▶ [THE PROBLEM]: Below are entries; count the lines containing the string "share". The answer is that number alone.

▶ [DATA RECORDS]:

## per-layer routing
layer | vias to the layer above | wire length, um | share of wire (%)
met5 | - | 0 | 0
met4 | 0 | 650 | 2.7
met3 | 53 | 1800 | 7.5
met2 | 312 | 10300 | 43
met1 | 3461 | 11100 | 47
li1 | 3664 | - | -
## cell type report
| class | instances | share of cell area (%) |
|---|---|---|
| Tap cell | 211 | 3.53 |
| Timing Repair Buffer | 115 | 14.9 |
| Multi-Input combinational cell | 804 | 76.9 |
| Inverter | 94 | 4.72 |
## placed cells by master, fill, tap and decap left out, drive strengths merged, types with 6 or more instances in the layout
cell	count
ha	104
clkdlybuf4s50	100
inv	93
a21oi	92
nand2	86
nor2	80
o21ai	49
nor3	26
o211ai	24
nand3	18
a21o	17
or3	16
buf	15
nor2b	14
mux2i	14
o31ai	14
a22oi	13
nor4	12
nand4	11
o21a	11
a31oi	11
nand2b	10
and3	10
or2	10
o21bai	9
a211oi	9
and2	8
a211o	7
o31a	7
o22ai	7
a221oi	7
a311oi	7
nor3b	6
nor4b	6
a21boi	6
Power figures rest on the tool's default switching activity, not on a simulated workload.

▶ [REPLY]: 2